Produce an exact copy of the lines below, starting at the first and ending with the line containing "1180 | 40.7 |".

--- EXCERPTED DATA ---

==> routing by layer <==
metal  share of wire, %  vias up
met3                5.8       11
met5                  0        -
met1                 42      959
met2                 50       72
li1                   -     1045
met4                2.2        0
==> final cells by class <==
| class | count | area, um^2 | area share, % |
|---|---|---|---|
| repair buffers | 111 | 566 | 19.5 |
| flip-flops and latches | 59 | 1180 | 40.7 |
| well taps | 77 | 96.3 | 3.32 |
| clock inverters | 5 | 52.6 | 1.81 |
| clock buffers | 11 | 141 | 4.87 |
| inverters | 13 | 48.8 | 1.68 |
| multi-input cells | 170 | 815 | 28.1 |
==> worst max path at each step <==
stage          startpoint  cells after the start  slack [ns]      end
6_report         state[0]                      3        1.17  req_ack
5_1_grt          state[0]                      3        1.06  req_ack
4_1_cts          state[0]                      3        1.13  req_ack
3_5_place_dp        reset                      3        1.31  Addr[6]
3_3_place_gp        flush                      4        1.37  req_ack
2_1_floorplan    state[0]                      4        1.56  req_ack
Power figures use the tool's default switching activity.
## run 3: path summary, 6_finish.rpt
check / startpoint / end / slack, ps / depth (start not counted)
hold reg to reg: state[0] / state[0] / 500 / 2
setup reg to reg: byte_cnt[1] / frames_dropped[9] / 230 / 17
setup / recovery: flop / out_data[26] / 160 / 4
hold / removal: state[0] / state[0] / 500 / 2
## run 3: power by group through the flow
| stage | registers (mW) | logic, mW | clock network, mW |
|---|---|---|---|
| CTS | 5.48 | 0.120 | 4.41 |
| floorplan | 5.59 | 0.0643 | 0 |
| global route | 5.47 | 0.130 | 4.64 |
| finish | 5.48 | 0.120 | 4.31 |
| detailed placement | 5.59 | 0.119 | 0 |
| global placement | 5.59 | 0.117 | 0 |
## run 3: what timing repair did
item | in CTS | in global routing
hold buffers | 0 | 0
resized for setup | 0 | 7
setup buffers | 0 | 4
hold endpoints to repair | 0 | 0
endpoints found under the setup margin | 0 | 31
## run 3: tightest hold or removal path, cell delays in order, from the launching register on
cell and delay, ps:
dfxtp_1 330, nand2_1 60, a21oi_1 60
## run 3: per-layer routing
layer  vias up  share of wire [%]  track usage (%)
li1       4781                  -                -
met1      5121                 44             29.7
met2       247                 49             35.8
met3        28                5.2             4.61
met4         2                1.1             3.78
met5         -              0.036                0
**src/rtl/code_lock_if.sv**
```systemverilog
// code_lock_if: code/button inputs and lock status outputs of the code lock controller
interface code_lock_if #(
  parameter int CODE_W = 7,
  parameter int MAX_TRIES = 3
);
  logic [CODE_W-1:0] code_in;
  logic enter_btn;
  logic set_btn;
  logic opened;
  logic alarm;
  logic locked_out;
  logic [$clog2(MAX_TRIES+1)-1:0] tries_left;
  logic [2:0] state;
  modport master (output code_in, enter_btn, set_btn, input opened, alarm, locked_out, tries_left, state);
  modport slave (input code_in, enter_btn, set_btn, output opened, alarm, locked_out, tries_left, state);
endinterface

```
**src/rtl/code_lock_ctrl.sv**
```systemverilog
// code_lock_ctrl: settable-code lock FSM with failure lockout, entry/relock timeouts and alarm blink
module code_lock_ctrl #(
  parameter int CODE_W = 7,
  parameter logic [CODE_W-1:0] DEFAULT_CODE = '0,
  parameter int MAX_TRIES = 3,
  parameter int TIMEOUT_CYCLES = 65535,
  parameter int LOCKOUT_CYCLES = 65535,
  parameter int BLINK_BIT = 8
) (
  input logic clk,
  input logic rst_n,
  code_lock_if.slave bus
);
  localparam int FW = $clog2(MAX_TRIES + 1);
  localparam int TW = $clog2(TIMEOUT_CYCLES > LOCKOUT_CYCLES ? TIMEOUT_CYCLES : LOCKOUT_CYCLES);
  typedef enum logic [2:0] {
    IDLE = 3'b000, SET_AWAIT = 3'b001, OPENED = 3'b010,
    ALARM = 3'b011, INPUT = 3'b100, LOCKOUT = 3'b101
  } state_t;
  state_t state_q, state_n;
  logic [CODE_W-1:0] code_q, code_n;
  logic [FW-1:0] fail_q, fail_n;
  logic [TW-1:0] timer_q;
  logic [BLINK_BIT:0] blink_q;
  logic [1:0] ent_s, set_s, arm;
  logic ent_h, set_h, enter_ev, set_ev, ent, tmo, lock_done;
  // history is forced high until the synchroniser has filled, so a button held through reset stays silent
  always_ff @(posedge clk or negedge rst_n)
    if (!rst_n) begin
      ent_s <= '0;
      set_s <= '0;
      ent_h <= 1'b1;
      set_h <= 1'b1;
      arm <= '0;
      blink_q <= '0;
    end else begin
      ent_s <= {ent_s[0], bus.enter_btn};
      set_s <= {set_s[0], bus.set_btn};
      ent_h <= ent_s[1] | ~arm[1];
      set_h <= set_s[1] | ~arm[1];
      arm <= {arm[0], 1'b1};
      blink_q <= blink_q + 1'b1;
    end
  assign enter_ev = ent_s[1] & ~ent_h;
  assign set_ev = set_s[1] & ~set_h;
  assign ent = enter_ev & ~set_ev;
  assign tmo = timer_q == TW'(TIMEOUT_CYCLES - 1);
  assign lock_done = timer_q == TW'(LOCKOUT_CYCLES - 1);
  always_ff @(posedge clk or negedge rst_n)
    if (!rst_n) begin
      state_q <= IDLE;
      code_q <= DEFAULT_CODE;
      fail_q <= '0;
      timer_q <= '0;
    end else begin
      state_q <= state_n;
      code_q <= code_n;
      fail_q <= fail_n;
      timer_q <= (state_n != state_q) ? '0 : (&timer_q) ? timer_q : timer_q + 1'b1;
    end
  always_comb begin
    state_n = state_q;
    code_n = code_q;
    fail_n = fail_q;
    case (state_q)
      IDLE: state_n = ent ? INPUT : IDLE;
      INPUT:
        if (ent) begin
          if (bus.code_in == code_q) begin
            state_n = OPENED;
            fail_n = '0;
          end else begin
            fail_n = fail_q + 1'b1;
            state_n = (fail_n == FW'(MAX_TRIES)) ? LOCKOUT : ALARM;
          end
        end else if (set_ev || tmo) state_n = IDLE;
      OPENED: state_n = set_ev ? SET_AWAIT : (ent || tmo) ? IDLE : OPENED;
      SET_AWAIT: begin
        code_n = set_ev ? bus.code_in : code_q;
        state_n = (set_ev || ent || tmo) ? IDLE : SET_AWAIT;
      end
      ALARM: state_n = ent ? IDLE : ALARM;
      LOCKOUT:
        if (lock_done) begin
          state_n = IDLE;
          fail_n = '0;
        end
      default: state_n = IDLE;
    endcase
  end
  assign bus.opened = state_q == OPENED;
  assign bus.locked_out = state_q == LOCKOUT;
  assign bus.alarm = (state_q == ALARM || state_q == LOCKOUT) & blink_q[BLINK_BIT];
  assign bus.tries_left = FW'(MAX_TRIES) - fail_q;
  assign bus.state = state_q;
endmodule

```
**src/flat_wrapper.sv**
```systemverilog
// flat-port wrapper written by rule: the top's interface ports become plain ports
module code_lock_ctrl_flat 
#(
  parameter int CODE_W = 7,
  parameter logic [CODE_W-1:0] DEFAULT_CODE = '0,
  parameter int MAX_TRIES = 3,
  parameter int TIMEOUT_CYCLES = 65535,
  parameter int LOCKOUT_CYCLES = 65535,
  parameter int BLINK_BIT = 8
)
  (clk, rst_n, bus_code_in, bus_enter_btn, bus_set_btn, bus_opened, bus_alarm, bus_locked_out, bus_tries_left, bus_state);
  code_lock_if #(.CODE_W(CODE_W), .MAX_TRIES(MAX_TRIES)) bus_i ();
  input logic clk;
  input logic rst_n;
  input wire logic [$bits(bus_i.code_in)-1:0] bus_code_in;
  input wire logic [$bits(bus_i.enter_btn)-1:0] bus_enter_btn;
  input wire logic [$bits(bus_i.set_btn)-1:0] bus_set_btn;
  output wire logic [$bits(bus_i.opened)-1:0] bus_opened;
  output wire logic [$bits(bus_i.alarm)-1:0] bus_alarm;
  output wire logic [$bits(bus_i.locked_out)-1:0] bus_locked_out;
  output wire logic [$bits(bus_i.tries_left)-1:0] bus_tries_left;
  output wire logic [$bits(bus_i.state)-1:0] bus_state;
  assign bus_i.code_in = bus_code_in;
  assign bus_i.enter_btn = bus_enter_btn;
  assign bus_i.set_btn = bus_set_btn;
  assign bus_opened = bus_i.opened;
  assign bus_alarm = bus_i.alarm;
  assign bus_locked_out = bus_i.locked_out;
  assign bus_tries_left = bus_i.tries_left;
  assign bus_state = bus_i.state;
  code_lock_ctrl #(.CODE_W(CODE_W), .DEFAULT_CODE(DEFAULT_CODE), .MAX_TRIES(MAX_TRIES), .TIMEOUT_CYCLES(TIMEOUT_CYCLES), .LOCKOUT_CYCLES(LOCKOUT_CYCLES), .BLINK_BIT(BLINK_BIT)) u_core (.clk(clk), .rst_n(rst_n), .bus(bus_i));
endmodule
```
**config.mk**
```make
export PLATFORM = sky130hd
export DESIGN_NAME = code_lock_ctrl_flat
export DESIGN_NICKNAME = d
export VERILOG_FILES = /design/src/rtl/code_lock_if.sv /design/src/rtl/code_lock_ctrl.sv /design/src/flat_wrapper.sv
export SDC_FILE = /design/constraint.sdc
export NUM_CORES = 1
export LEC_CHECK = 0
export BUFFER_PORTS_ARGS = -buffer_cell sky130_fd_sc_hd__buf_2
export CORE_AREA = 8 8 74 101
export DETAILED_ROUTE_END_ITERATION = 7
export DIE_AREA = 0 0 82 109
export HOLD_SLACK_MARGIN = 0.06
export PLACE_DENSITY_LB_ADDON = 0.12
export RECOVER_POWER = 100
export SYNTH_ARGS = -nofsm -noshare
export SYNTH_HDL_FRONTEND = slang
export SYNTH_SLANG_ARGS = --single-unit
export TNS_END_PERCENT = 50
```
**constraint.sdc**
```tcl
create_clock -name clk -period 4 [get_ports clk]
set_input_delay 0.2 -clock clk [delete_from_list [all_inputs] [get_ports clk]]
set_output_delay 0.2 -clock clk [all_outputs]
set_load 0.05 [all_outputs]
```
==> results.md <==
- Crit start category: flip-flop
- Nets: 256
- Post-Synth Adder-Cell Area: 0.0217
- Fmax: 0.402 GHz
- Total congestion overflow: 0
- Worst skew pair latency: 0.30 ns
- Vias in the first global route: 1756
- Post-synthesis compound-gate area fraction: 0.0883
- Max_cap viols: 1
- Crit path DAT: 2.73 ns
- Worst slew margin: -0.590
- Min Tclk post-route: 2.49 ns
- Uppermost routed layer: met4
- Initial core utilization: 0.383
- DR vias/cell: 5.57
- Worst hold path class: in2reg
- Detailed Route WL: 4680 um
- Met3 wire length: 145 um
- CP Capture Type: flip-flop
- Synth area leaders: dfrtp_1, xnor2_1, and3_1
- Mean Syn Cell Area: 10.5 um2
- Reg area: 1130 um2
- GRT Total Usage: 0.115
- Die Width: 82 um
- Routed length on met2: 2410 um
- Unrepaired setup endpoints after global routing: false
- Util after Layout: 0.426
- I/O Buffers: 18
- CTS tree: built
- DP Area: 2460 um2
- Status: finished with violations
- Routed len/inst: 14.9 um
- Setup violations, final: 0
- Clk_skew: 0.0101 ns
- Final hold violations: 0
- Clock Path Buffers: 2
- Area taken by multi-input logic gates: 1110 um2
- Syn_nets: 235
- Clock sinks: 45
- Fillers: 612
- Post-synthesis sequential area ratio: 0.488
- ANT cells: 0
- Mux share of post-synthesis cell area: 0.0390
- Final worst slack: 1.51 ns
- Flops & latches, synth: 45
- Core area: 6040 um2
- Period utilization: 0.621
- CP max FO: 16
- I/O pin count: 19
- Final TNS setup: 0 ns
- First-pass DRT Iterations: 4
- DRC errors left: 0
- Die Y: 109 um
- Routability Congestion: 0.867
- Asr flop ratio synth: 1.00
- Root buffer cell: clkbuf_8
- Final ANT Viol Nets: 0
- Simple-Gate Fraction of Synth Area: 0.240
- Dpl cells: 304
- Post-Synthesis Cells: 220
- Iteration-0 DRC Markers: 91
- Detailed-routing wirelength on met1: 2070 um
- Antenna violations before repair: 0
- Die Area: 8940 um2
- Distinct cells, synth: 48
- First-pass GRT wire length: 8050 um
- Power Total: 1.41 mW
- H-tree depth: 2
- Largest area contributor in the netlist: dfrtp_1
- Row count: 34
- Post-Layout Inst Area: 2570 um2
- Post-synth EDFFs: 0
- Slew @ Worst Pin: 2.39 ns
- Power Density: 547 nW/um2
- Largest net degree at the start of global routing: 46
- Worst hold-check slack: 0.156 ns
- VDD IR max: 0.402 mV
- Lkg Pwr: 1.16 nW
- Routed vias: 1749
- YS warnings: 0
- Layout cell share with drive strength beyond 1: 0.136
- Failing checks: capacitance limit, slew limit
- Fin cells: 314
- Largest family of logic cells by synthesized area: simple AND/OR/NAND/NOR gates
- Synth Area in XOR/XNOR: 0.0947
- WP data required: 4.25 ns
- Reg clk slew, reported paths: 0.09 ns
- Share of the synthesized area in the top cell type: 0.466
- Post-synth top flop: dfrtp_1
- Worst slack at placement: 1.45 ns
- Num CTS Buffers: 5
- Final Max Slew Viols: 46
- Critical path class: reg2reg
- Detailed placement HPWL: 3330 um
- Post-Syn Area: 2310 um2
- Area delta synth->final: 11.3%
layer usage:
metal	global-route usage	up-vias
met5	0	-
met4	0.0466	0
met3	0.0281	5
met2	0.203	31
met1	0.128	871
li1	-	842
kinds of logic after synthesis:
| logic type | Yosys count |
|---|---|
| muxes | 8 |
| buffers and inverters | 13 |
| AOI/OAI and AO/OA | 28 |
| xor gates and xnor gates | 25 |
| and+or+nand+nor | 96 |
| other | 1 |
| adders and majority gates | 4 |
| DFF | 45 |
cell usage after synthesis (2+ instances only):
library cell and instances:
a221o_1 2, nand2b_1 4, or4_1 2, clkbuf_1 4
xor2_1 5, ha_1 4, o211ai_1 2, inv_1 6
xnor2_1 20, dfrtp_1 43, nor3_1 3, a21oi_1 5
nand2_1 15, nand4_1 10, nor2_1 9, dfstp_2 2
and3_1 20, nand3_1 14, o21ai_0 8, nor4_1 6
or3_1 2, mux2_2 8
state kept, by name, summed over array words and instances, names as in the netlist:
signal,cells
u_core.set_h,1
u_core.bus.state,3
u_core.set_s,2
u_core.code_q,7
u_core.fail_q,2
u_core.ent_h,1
u_core.arm,2
u_core.ent_s,2
u_core.blink_q,9
u_core.timer_q,16
power by group:
| group | switching, mW | internal [mW] |
|---|---|---|
| registers | 0.0992 | 0.535 |
| logic | 0.259 | 0.166 |
| clock network | 0.161 | 0.188 |
| total | 0.519 | 0.889 |
final timing paths:
| kind | start | to | slack, ns | depth (start not counted) |
|---|---|---|---|---|
| max reg2reg | u_core.timer_q[5] | u_core.timer_q[5] | 1.51 | 5 |
| max in group asynchronous | rst_n | u_core.set_s[1] | 2.03 | 1 |
| min in group asynchronous | rst_n | u_core.bus.state[2] | 0.62 | 1 |
| min reg2reg | u_core.ent_s[0] | u_core.ent_s[1] | 0.35 | 0 |
| min | bus_code_in[2] | u_core.code_q[2] | 0.16 | 2 |
| max | u_core.timer_q[5] | u_core.timer_q[5] | 1.51 | 5 |
timing repair:
action | 4_1_cts | 5_1_grt
gates resized for setup | 0 | 0
setup endpoints to repair | 0 | 0
hold endpoints to repair | 2 | 0
hold buffers | 2 | 0
setup buffers | 0 | 0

---

▸ WRITTEN REPLY
==> routing by layer <==
metal  share of wire, %  vias up
met3                5.8       11
met5                  0        -
met1                 42      959
met2                 50       72
li1                   -     1045
met4                2.2        0
==> final cells by class <==
| class | count | area, um^2 | area share, % |
|---|---|---|---|
| repair buffers | 111 | 566 | 19.5 |
| flip-flops and latches | 59 | 1180 | 40.7 |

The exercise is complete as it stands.